Pull out every line with the word "constraint" from the entries below.
** Input data follows **
**config.mk**
```make
export PLATFORM = sky130hd
export DESIGN_NAME = mux_pipe_n
export DESIGN_NICKNAME = d
export VERILOG_FILES = /design/src/rtl/mux_pipe_n.sv
export SDC_FILE = /design/constraint.sdc
export NUM_CORES = 1
export LEC_CHECK = 0
export CAP_MARGIN = 10
export CORE_AREA = 2 2 443 445
export CTS_CLUSTER_DIAMETER = 30
export CTS_CLUSTER_SIZE = 8
export DETAILED_ROUTE_END_ITERATION = 6
export DIE_AREA = 0 0 445 447
export PLACE_DENSITY = 0.36
export SYNTH_ARGS = -nofsm -noshare
export SYNTH_HDL_FRONTEND = slang
export SYNTH_SLANG_ARGS = --single-unit
```
**constraint.sdc**
```tcl
create_clock -name clk -period 11.5 [get_ports clk]
set_input_delay 2.3 -clock clk [delete_from_list [all_inputs] [get_ports clk]]
set_output_delay 2.3 -clock clk [all_outputs]
set_load 0.05 [all_outputs]
```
** End of Input data **
→ **Output for this task**:
export SDC_FILE = /design/constraint.sdc
**constraint.sdc**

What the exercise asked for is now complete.